Expat - what if in all other respects we're generally happy. The consequences of splitting up for us would be serious financial hardship as well as the emotional fallout. I don't know how AIACM's situation would be but that's just reality for us. And then there's the 95% of the time things are good...

I don't think there's a simple answer.

Unless he was a cheat or abused me/us - then it's be a bit more clear cut.

expatinscotland · 27/06/2006 15:38

need
you seem to be trying to justify yourself to strangers. why?

you have two choices, stay or go. YOU decide what's best for YOU. but don't blame anyone else for what you decide. 'oh, he/she/etc. told me to leave', b/c at the end of the day, no one puts a gun to your head and forces you to act.

if you're happy w/your life, so don't leave then.

i haven't read your thread b/c there's only so much he/she's-a-lying-cheating-abusive-manipulative-piece-of-work-woe-is-me i can take.

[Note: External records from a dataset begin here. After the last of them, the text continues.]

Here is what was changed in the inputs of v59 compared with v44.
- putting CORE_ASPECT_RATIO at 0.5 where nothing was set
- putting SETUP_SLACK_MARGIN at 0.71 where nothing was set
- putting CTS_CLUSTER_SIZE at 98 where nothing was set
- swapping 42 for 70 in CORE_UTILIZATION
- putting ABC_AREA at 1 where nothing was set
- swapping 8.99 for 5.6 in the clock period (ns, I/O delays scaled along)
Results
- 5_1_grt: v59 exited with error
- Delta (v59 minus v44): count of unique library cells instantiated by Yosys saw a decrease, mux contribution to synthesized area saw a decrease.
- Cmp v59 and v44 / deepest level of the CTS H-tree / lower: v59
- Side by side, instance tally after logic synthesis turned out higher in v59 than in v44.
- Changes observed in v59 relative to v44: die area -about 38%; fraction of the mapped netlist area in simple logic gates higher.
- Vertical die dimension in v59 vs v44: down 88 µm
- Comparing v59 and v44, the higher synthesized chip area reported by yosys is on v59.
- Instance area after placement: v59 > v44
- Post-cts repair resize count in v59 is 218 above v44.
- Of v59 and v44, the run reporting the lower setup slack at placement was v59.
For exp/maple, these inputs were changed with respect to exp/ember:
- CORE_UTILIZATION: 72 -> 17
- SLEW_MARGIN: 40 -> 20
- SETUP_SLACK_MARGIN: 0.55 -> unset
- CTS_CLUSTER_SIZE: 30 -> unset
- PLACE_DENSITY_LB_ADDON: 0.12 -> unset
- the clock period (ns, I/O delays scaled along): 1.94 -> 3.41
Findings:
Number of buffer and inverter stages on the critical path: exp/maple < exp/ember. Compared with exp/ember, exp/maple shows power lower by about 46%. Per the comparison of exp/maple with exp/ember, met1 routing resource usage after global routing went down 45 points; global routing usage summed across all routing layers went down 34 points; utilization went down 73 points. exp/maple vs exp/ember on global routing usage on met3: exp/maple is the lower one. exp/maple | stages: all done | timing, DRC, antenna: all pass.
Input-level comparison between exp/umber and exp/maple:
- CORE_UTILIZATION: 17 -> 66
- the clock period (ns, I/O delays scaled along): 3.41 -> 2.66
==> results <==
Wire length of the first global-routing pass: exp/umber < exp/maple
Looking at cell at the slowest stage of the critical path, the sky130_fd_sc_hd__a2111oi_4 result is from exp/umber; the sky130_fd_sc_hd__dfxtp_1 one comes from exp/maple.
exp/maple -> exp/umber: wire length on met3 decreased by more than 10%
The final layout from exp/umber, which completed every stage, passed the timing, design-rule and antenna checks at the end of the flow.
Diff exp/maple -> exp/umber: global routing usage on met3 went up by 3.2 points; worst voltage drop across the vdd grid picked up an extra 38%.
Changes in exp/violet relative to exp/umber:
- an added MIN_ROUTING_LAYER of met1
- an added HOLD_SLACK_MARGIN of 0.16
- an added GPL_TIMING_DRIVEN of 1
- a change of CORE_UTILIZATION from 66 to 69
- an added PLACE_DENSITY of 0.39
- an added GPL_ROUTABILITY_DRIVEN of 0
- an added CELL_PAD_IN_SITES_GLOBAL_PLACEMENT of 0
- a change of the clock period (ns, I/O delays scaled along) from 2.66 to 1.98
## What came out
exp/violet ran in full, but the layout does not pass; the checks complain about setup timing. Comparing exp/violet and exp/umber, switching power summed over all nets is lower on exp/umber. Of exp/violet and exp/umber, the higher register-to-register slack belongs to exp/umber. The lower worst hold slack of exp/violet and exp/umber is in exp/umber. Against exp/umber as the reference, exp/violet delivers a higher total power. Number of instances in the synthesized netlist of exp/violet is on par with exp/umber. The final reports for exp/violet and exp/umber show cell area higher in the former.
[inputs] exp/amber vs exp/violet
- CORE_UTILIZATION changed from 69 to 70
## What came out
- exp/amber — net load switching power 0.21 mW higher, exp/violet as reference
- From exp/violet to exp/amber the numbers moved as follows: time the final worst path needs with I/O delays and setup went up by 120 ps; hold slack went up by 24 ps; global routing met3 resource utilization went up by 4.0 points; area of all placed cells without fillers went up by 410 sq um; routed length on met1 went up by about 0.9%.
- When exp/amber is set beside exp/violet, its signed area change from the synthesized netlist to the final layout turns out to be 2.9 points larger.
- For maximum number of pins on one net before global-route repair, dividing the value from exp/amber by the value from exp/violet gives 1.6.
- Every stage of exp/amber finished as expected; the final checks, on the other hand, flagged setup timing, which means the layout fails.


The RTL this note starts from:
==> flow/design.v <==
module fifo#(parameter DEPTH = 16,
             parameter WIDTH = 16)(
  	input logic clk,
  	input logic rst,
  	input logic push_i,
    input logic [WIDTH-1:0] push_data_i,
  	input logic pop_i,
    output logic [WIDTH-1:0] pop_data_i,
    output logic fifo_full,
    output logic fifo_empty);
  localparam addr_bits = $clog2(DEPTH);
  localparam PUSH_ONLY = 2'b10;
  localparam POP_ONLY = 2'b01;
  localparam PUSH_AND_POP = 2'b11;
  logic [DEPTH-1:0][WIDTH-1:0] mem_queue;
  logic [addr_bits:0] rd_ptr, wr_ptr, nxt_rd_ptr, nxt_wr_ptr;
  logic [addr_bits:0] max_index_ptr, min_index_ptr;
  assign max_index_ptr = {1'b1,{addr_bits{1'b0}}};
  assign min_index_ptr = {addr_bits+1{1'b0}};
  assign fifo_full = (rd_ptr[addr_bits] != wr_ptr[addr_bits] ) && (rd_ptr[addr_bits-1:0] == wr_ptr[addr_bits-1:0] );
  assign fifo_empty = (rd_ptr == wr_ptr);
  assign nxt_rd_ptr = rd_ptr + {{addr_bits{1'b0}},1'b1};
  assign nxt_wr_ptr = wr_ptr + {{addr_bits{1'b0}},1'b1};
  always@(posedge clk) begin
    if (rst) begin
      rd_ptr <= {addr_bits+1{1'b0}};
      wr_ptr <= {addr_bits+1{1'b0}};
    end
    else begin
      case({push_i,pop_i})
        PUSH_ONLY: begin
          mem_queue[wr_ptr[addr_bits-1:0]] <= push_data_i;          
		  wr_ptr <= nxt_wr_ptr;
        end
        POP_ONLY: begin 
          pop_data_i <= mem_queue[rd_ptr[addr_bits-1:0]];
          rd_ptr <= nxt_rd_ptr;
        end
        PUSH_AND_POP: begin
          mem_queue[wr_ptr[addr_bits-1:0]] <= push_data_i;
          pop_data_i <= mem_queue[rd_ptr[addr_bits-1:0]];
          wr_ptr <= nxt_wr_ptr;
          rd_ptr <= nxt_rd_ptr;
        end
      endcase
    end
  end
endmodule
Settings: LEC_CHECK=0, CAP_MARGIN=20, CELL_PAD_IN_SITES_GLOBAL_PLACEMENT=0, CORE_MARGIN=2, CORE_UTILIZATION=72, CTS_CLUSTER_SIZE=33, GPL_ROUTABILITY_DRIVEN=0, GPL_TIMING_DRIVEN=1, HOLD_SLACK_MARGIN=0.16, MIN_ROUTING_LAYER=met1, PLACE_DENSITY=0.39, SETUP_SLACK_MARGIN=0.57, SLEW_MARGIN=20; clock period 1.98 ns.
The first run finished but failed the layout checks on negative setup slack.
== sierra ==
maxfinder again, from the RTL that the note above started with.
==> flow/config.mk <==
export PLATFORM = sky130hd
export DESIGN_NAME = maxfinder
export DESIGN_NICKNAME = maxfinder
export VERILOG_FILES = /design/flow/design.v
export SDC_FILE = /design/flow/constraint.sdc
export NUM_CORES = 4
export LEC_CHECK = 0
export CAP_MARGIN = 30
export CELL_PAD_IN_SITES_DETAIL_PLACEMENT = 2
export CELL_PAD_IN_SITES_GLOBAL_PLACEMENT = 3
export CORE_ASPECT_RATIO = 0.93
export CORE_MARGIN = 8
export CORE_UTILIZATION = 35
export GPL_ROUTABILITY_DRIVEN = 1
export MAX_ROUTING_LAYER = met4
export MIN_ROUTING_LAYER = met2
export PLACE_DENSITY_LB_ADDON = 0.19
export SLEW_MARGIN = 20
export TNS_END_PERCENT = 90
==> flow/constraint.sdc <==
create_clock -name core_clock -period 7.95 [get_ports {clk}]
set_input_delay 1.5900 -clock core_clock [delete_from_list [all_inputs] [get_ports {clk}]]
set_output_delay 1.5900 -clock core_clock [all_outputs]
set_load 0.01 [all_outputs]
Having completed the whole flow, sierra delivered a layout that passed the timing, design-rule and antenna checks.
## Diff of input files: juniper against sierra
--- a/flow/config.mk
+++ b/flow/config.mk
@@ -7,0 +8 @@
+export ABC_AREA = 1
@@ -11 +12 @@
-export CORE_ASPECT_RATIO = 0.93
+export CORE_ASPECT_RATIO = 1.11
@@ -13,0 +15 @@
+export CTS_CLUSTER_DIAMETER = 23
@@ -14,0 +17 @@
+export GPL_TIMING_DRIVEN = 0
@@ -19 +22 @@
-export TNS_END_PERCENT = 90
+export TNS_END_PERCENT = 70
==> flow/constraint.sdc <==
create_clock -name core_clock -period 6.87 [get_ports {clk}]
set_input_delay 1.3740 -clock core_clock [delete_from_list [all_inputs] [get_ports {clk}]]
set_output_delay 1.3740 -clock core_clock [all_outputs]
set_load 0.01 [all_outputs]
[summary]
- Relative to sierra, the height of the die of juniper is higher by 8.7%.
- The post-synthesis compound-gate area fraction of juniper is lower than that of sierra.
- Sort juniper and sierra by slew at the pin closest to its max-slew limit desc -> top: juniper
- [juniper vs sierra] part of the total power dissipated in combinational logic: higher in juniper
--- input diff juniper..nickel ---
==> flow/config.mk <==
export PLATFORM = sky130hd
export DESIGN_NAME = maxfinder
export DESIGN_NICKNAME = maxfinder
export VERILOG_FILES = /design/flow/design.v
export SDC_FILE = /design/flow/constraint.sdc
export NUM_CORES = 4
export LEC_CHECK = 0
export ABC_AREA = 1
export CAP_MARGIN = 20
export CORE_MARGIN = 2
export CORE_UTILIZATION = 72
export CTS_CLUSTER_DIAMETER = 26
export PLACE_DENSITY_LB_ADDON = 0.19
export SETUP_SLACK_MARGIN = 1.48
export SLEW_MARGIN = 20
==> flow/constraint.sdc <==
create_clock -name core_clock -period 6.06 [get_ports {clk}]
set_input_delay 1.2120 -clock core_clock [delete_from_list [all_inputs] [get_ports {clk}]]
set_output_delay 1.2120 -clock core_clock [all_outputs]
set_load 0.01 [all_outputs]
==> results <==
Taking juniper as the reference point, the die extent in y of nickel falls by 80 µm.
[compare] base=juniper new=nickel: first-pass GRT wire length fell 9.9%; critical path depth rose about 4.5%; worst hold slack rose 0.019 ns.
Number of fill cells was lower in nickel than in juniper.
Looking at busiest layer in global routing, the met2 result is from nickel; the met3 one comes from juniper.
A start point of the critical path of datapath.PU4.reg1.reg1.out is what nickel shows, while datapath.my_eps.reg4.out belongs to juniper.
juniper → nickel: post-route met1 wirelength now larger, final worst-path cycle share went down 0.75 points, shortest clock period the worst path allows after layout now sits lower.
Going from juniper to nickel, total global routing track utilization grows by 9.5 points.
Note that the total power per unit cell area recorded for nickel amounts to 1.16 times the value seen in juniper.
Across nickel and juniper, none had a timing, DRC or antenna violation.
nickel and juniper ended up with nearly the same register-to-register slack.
## v14
## cpu_design
module cpu_design (reset, clock, write_read, M_address, M_data_in, M_data_out,overflow,status);
Size: ~1400 cells after synthesis, ~93 flip-flops, ~35 I/O pins, about 11000 um2 of cells after synthesis.
Settings: LEC_CHECK=0, CAP_MARGIN=5, CELL_PAD_IN_SITES_GLOBAL_PLACEMENT=0, CORE_MARGIN=2, CORE_UTILIZATION=70, CTS_CLUSTER_DIAMETER=60, CTS_CLUSTER_SIZE=61, GPL_ROUTABILITY_DRIVEN=0, GPL_TIMING_DRIVEN=1, MAX_ROUTING_LAYER=met4, SLEW_MARGIN=20; clock period 11.5 ns.
run.sh (not shown) runs the stock make flow with config.mk's settings and CLKGATE_MAP_FILE=.
v14 did not stop at any stage, and its layout met the timing, design-rule and antenna checks.
--- input diff v14..v40 ---
Settings: MAX_ROUTING_LAYER removed (was met4); CELL_PAD_IN_SITES_GLOBAL_PLACEMENT removed (was 0); CTS_CLUSTER_DIAMETER removed (was 60); GPL_ROUTABILITY_DRIVEN removed (was 0); ABC_AREA newly set to 1; CORE_UTILIZATION changed from 70 to 65; CAP_MARGIN changed from 5 to 20; GPL_TIMING_DRIVEN removed (was 1); CTS_CLUSTER_SIZE removed (was 61); the clock period (ns, I/O delays scaled along) changed from 11.5 to 9.75.
Having completed the whole flow, v40 delivered a layout that passed the timing, design-rule and antenna checks.
Of v14 and v40, the run reporting the lower floorplan row count was v14.
Sort v14 and v40 by final cell area excluding filler cells, descending, and v40 comes first.
Number of nets in the layout went up by more than a quarter going from v14 to v40.
Worst hold slack, v14 and v40, lower one = v14.
[v40 vs v14] total stage count of the critical path: higher in v40
Changes in v46 relative to v40:
Settings: a change of CORE_UTILIZATION from 65 to 66; a deleted ABC_AREA that had been 1; a change of the clock period (ns, I/O delays scaled along) from 9.75 to 10.6.
==> comparison <==
Result: PASS for each of v46 and v40. Of the two values seen for dominant non-sequential cell family after synthesis, simple AND/OR/NAND/NOR gates was produced by v40 and AND-OR/OR-AND gates by v46. Cmp v46 and v40 / number of global-route vias before repair / higher: v40. The run showing the smaller chip area in the Yosys report is v46. On net count after synthesis: v46 sits below v40.

Starting RTL as in the previous note.
Settings: LEC_CHECK=0, CAP_MARGIN=20, CORE_ASPECT_RATIO=0.72, CORE_MARGIN=2, CORE_UTILIZATION=70, CTS_CLUSTER_SIZE=47, SETUP_SLACK_MARGIN=-0.22, SLEW_MARGIN=20, TNS_END_PERCENT=5; clock period 2.78 ns.
The first run stopped in 4_1_cts.
Edit:
==> flow/config.mk (replaced) <==
export PLATFORM = sky130hd
export DESIGN_NAME = cpu_design
export DESIGN_NICKNAME = cpu_design
export VERILOG_FILES = /design/flow/design.v
export SDC_FILE = /design/flow/constraint.sdc
export NUM_CORES = 4
export LEC_CHECK = 0
export ABC_AREA = 1
export CAP_MARGIN = 20
export CORE_MARGIN = 2
export CORE_UTILIZATION = 66
export PLACE_DENSITY = 0.38
export SLEW_MARGIN = 20
==> flow/constraint.sdc (replaced) <==
create_clock -name core_clock -period 6.78 [get_ports {clock}]
set_input_delay 1.3560 -clock core_clock [delete_from_list [all_inputs] [get_ports {clock}]]
set_output_delay 1.3560 -clock core_clock [all_outputs]
set_load 0.01 [all_outputs]
This time the run went through all stages and came out clean. Die size came out higher by a little under a tenth. Area after synthesis came out higher slightly. Synthesized cell count came out higher by a quarter to a third.
Edit:
--- a/flow/config.mk
+++ b/flow/config.mk
@@ -10,4 +10,5 @@
 export CORE_MARGIN = 2
-export CORE_UTILIZATION = 66
-export PLACE_DENSITY = 0.38
+export CORE_UTILIZATION = 71
+export CTS_CLUSTER_DIAMETER = 364
+export CTS_CLUSTER_SIZE = 97
 export SLEW_MARGIN = 20
==> flow/constraint.sdc (replaced) <==
create_clock -name core_clock -period 4.95 [get_ports {clock}]
set_input_delay 0.9900 -clock core_clock [delete_from_list [all_inputs] [get_ports {clock}]]
set_output_delay 0.9900 -clock core_clock [all_outputs]
set_load 0.01 [all_outputs]
- The new run ran to the end with no violations
- worst setup slack got worse by 0.047 ns
- routed wire length rose by 1.1%
Edit:
--- a/flow/config.mk
+++ b/flow/config.mk
@@ -7,8 +7,5 @@
 export LEC_CHECK = 0
-export ABC_AREA = 1
 export CAP_MARGIN = 20
 export CORE_MARGIN = 2
-export CORE_UTILIZATION = 71
-export CTS_CLUSTER_DIAMETER = 364
-export CTS_CLUSTER_SIZE = 97
+export CORE_UTILIZATION = 24
 export SLEW_MARGIN = 20
==> flow/constraint.sdc (replaced) <==
create_clock -name core_clock -period 9.75 [get_ports {clock}]
set_input_delay 1.9500 -clock core_clock [delete_from_list [all_inputs] [get_ports {clock}]]
set_output_delay 1.9500 -clock core_clock [all_outputs]
set_load 0.01 [all_outputs]
Effect: Cell area fell slightly. Setup slack improved by 0.72 ns. Register-to-register slack gains 1.3 ns. Wire length decreases by a few percent. Hold slack gets worse by 0.028 ns. Global-route usage came out lower by 34 points.

== red ==
The RTL this note starts from:
==> flow/design.v <==
module cpu_design (reset, clock, write_read, M_address, M_data_in, M_data_out,overflow,status);
input reset,clock;
input[7:0] M_data_in;
output reg write_read,overflow;
output reg [7:0] M_data_out;
output reg[11:0] M_address;
reg[15:0] IR;
reg[7:0] MDR;
reg[11:0] MAR,PC;
reg [7:0]R0;
reg [7:0]R1;
reg [7:0]R2;
reg [7:0]R3;
reg [7:0]A;
reg [8:0]F;
output reg[2:0] status;
parameter idle=4'b0000, load=4'b0001, move=4'b0010, add=4'b0011, sub=4'b0100, AND=4'b0101;
parameter OR=4'b0110, XOR=4'b0111, shrp=4'b1000, shlp=4'b1001, swap=4'b1010, jmp=4'b1011;
parameter jz=4'b1100, read=4'b1101, write=4'b1110, stop=4'b1111; 
always@(*)  
begin
	if((reset==1)&&(status==3)&&(IR[15:12]==write)) 
		write_read=1'b1; 
	else
		write_read=1'b0; 
	M_address=MAR;
	M_data_out=MDR;
	overflow=F[8]^F[7];
 end
always @(negedge clock or negedge reset) 
begin
	if(reset==1'b0)
	begin
		MAR<=12'b000000000000;
		status<=3'b000; 
	end
	else  
		case (status)
			3'b000: begin
						status<=3'b001;
						MAR<=PC;
						case(IR[9:8])
							2'b00: A<=R0;
							2'b01: A<=R1;
							2'b10: A<=R2;
							2'b11: A<=R3;
						endcase
					end
			3'b001: begin
						if(IR[15:12]==stop)status<=1;
						else if (IR[15:12]==swap|| (IR[15:12]==jmp)|| IR[15:12]==jz || IR[15:12]==read || IR[15:12]==write) 
							status<=3'b010;
						else
							status<=3'b000;
					end
			3'b010:begin 
						if(IR[15:12]==swap)
							status <= 3'b000;
						else if ((IR[15:12]==jmp)||(IR[15:12]==read)||(IR[15:12]==write))
						begin
							MAR <= IR[11:0];
							status <= 3'b011;
						end
						else if((IR[15:12]==jz)&& (R0[7:0] == 8'b0000_0000)) 
						begin
							MAR <= IR[11:0];
							status <= 3'b011;
						end
						else
						begin
							MAR <= PC;
							status <= 3'b011;
						end
					end
			3'b011:begin
						if((IR[15:12]==write) || (IR[15:12]==read))
						begin
							MAR<=PC;
							status<=3'b100;
						end
						else
							status<=3'b000;
					 end
			3'b100:begin
						status<=3'b000;
					 end
			default:status<=3'b000;
		endcase
end
always@(posedge clock or negedge reset) 
begin
	if(reset==1'b0) 
	begin
		IR<=16'h0000;
		PC<=12'b000000000000;
		MDR<=8'b00000000;
		R0<=8'b00000000;
		R1<=8'b00000000;
		R2<=8'b00000000;
		F=9'b000000000;
		R3<=8'b00000000; 
	end
	else
	begin
		case (status)
			3'b000: begin
						IR[15:8]<=M_data_in;
						IR[7:0]<=8'b00000000; 
						PC<=PC+12'b000000000001; 
					end  
			3'b001: begin  
						case(IR[15:12]) 
							load: R0<={4'b0000,IR[11:8]}; 
							swap:begin
									case(IR[11:10])
										2'b00:begin
													case(IR[9:8])
														2'b00:R0<=R0;
														2'b01:R1<=R0;
														2'b10:R2<=R0;
														2'b11:R3<=R0;
													endcase
												end
										2'b01:begin
													case(IR[9:8])
														2'b00:R0<=R1;
														2'b01:R1<=R1;
														2'b10:R2<=R1;
														2'b11:R3<=R1;
													endcase
												end
										2'b10:begin
													case(IR[9:8])
														2'b00:R0<=R2;
														2'b01:R1<=R2;
														2'b10:R2<=R2;
														2'b11:R3<=R2;
													endcase
												end
										2'b11:begin
													case(IR[9:8])
														2'b00:R0<=R3;
														2'b01:R1<=R3;
														2'b10:R2<=R3;
														2'b11:R3<=R3;
													endcase
												end
									endcase
								  end
							shlp:begin 
									case(IR[11:10]) 
										2'b00:R0<=R0<<1;
										2'b01:R1<=R1<<1;
										2'b10:R2<=R2<<1;
										2'b11:R3<=R3<<1;
									endcase
								  end
							shrp:begin
									case(IR[11:10]) 
										2'b00:R0<=R0>>1;
										2'b01:R1<=R1>>1;
										2'b10:R2<=R2>>1;
										2'b11:R3<=R3>>1;
									endcase
								  end
							add:begin
									case(IR[11:10])
										2'b00:begin
													F=A+R0;
													R0<=F[7:0];
												end
										2'b01:begin
													F=A+R1;
													R1<=F[7:0];
												end
										2'b10:begin
													F=A+R2;
													R2<=F[7:0];
												end
										2'b11:begin
													F=A+R3;
													R3<=F[7:0];
												end
									endcase
								 end
							sub:begin
									case(IR[11:10])
										2'b00:begin
													F=R0-A;
													R0<=F[7:0];
												end
										2'b01:begin
													F=R1-A;
													R1<=F[7:0];
												end
										2'b10:begin
													F=R2-A;
													R2<=F[7:0];
												end
										2'b11:begin
													F=R3-A;
													R3<=F[7:0];
												end
									endcase
								 end
							move:begin
										case(IR[11:10])
											2'b00:R0<=A;
											2'b01:R1<=A;
											2'b10:R2<=A;
											2'b11:R3<=A;
										endcase
								  end
							AND:begin
									case(IR[11:10])
										2'b00:R0=R0 & A;
										2'b01:R1=R1 & A;
										2'b10:R2=R2 & A;
										2'b11:R3=R3 & A;
									endcase
								 end
							OR:begin
									case(IR[11:10])
										2'b00:R0=R0 | A;
										2'b01:R1=R1 | A;
										2'b10:R2=R2 | A;
										2'b11:R3=R3 | A;
									endcase
								end
							XOR:begin
									case(IR[11:10])
										2'b00:R0=R0 ^ A;
										2'b01:R1=R1 ^ A;
										2'b10:R2=R2 ^ A;
										2'b11:R3=R3 ^ A;
									endcase
								 end
							default:;
						endcase
					end 
			3'b010:begin
						case(IR[15:12])
							swap:begin
									case(IR[11:10])
										2'b00:R0<=A;
										2'b01:R1<=A;
										2'b10:R2<=A;
										2'b11:R3<=A;
									endcase
								  end
							read:begin
									IR[7:0]<=M_data_in;
									PC<=PC+12'b000000000001;
								  end
							write:begin
										IR[7:0]<=M_data_in;
										PC<=PC+12'b000000000001;
										MDR<=R0;
									end
							jmp:begin
									IR[7:0]<=M_data_in;
									PC<=PC+12'b000000000001;
								 end
							jz:begin
									IR[7:0]<=M_data_in;
									PC<=PC+12'b000000000001;
								end
						endcase
					 end
			3'b011:begin
						case(IR[15:12])
							jmp:begin
										PC<=IR[11:0];
									end
							jz:begin
									if(R0==8'b00000000)
										PC<=IR[11:0];
								end
							read:begin
									R0<=M_data_in;
								end
							default:;
						endcase
					 end
			3'b100:begin
					 end
			default:; 
		endcase
	end
end 
endmodule
clock: 9.64 ns
lec_check: 0
cap_margin: 20
cell_pad_in_sites_detail_placement: 1
core_margin: 7
core_utilization: 39
cts_cluster_size: 24
hold_slack_margin: -0.09
max_routing_layer: met5
slew_margin: 40
Relative to red, the following input files were edited for blue:
- ABC_AREA: unset -> 1
- CORE_UTILIZATION: 39 -> 72
- CELL_PAD_IN_SITES_DETAIL_PLACEMENT: 1 -> unset
- CORE_MARGIN: 7 -> 2
- HOLD_SLACK_MARGIN: -0.09 -> unset
- CTS_CLUSTER_SIZE: 24 -> unset
- MAX_ROUTING_LAYER: met5 -> unset
- SLEW_MARGIN: 40 -> 20
- the clock period (ns, I/O delays scaled along): 9.64 -> 9.75
### Flow results
Per the comparison of blue with red, setup slack fell 8.1 ps, non-clock buffering overhead in the final layout fell 1.3 points. When blue is set beside red, its synthesized cell count turns out to be about 30% larger. For the total global routing track utilization, blue came in 25 points higher than red did. On blue: via count is 1,770 higher than what red gave. Row total number of tap cells: blue lower / red higher. Delta (blue minus red): non-clock buffer instance count of the final layout fell about 30%, final area has decreased, y dimension of the die went down about 30%. Fraction of the core area covered by cells at the end of the flow, red and blue: lower on red. Post-synthesis chip area from yosys went up slightly going from red to blue.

Needtoseelight · 27/06/2006 16:07

Sorry expat. I guess I'm not trying to justify myself to you, more to myself. It was just what you said about the effect on the kids.

expatinscotland · 27/06/2006 16:11

well, that's just my personal experience, need, and i'm a random stranger. but the ex's dad used to screw around. so did the dads of two of my best friends. and they knew about it. long, long before their parents thought they did.

my two friends were both HUGE commitment phobes. one did have a baby at 23, but she never married. she's still single and lovin' it at 50.

the other just got married. she's 40. she never wanted kids, though.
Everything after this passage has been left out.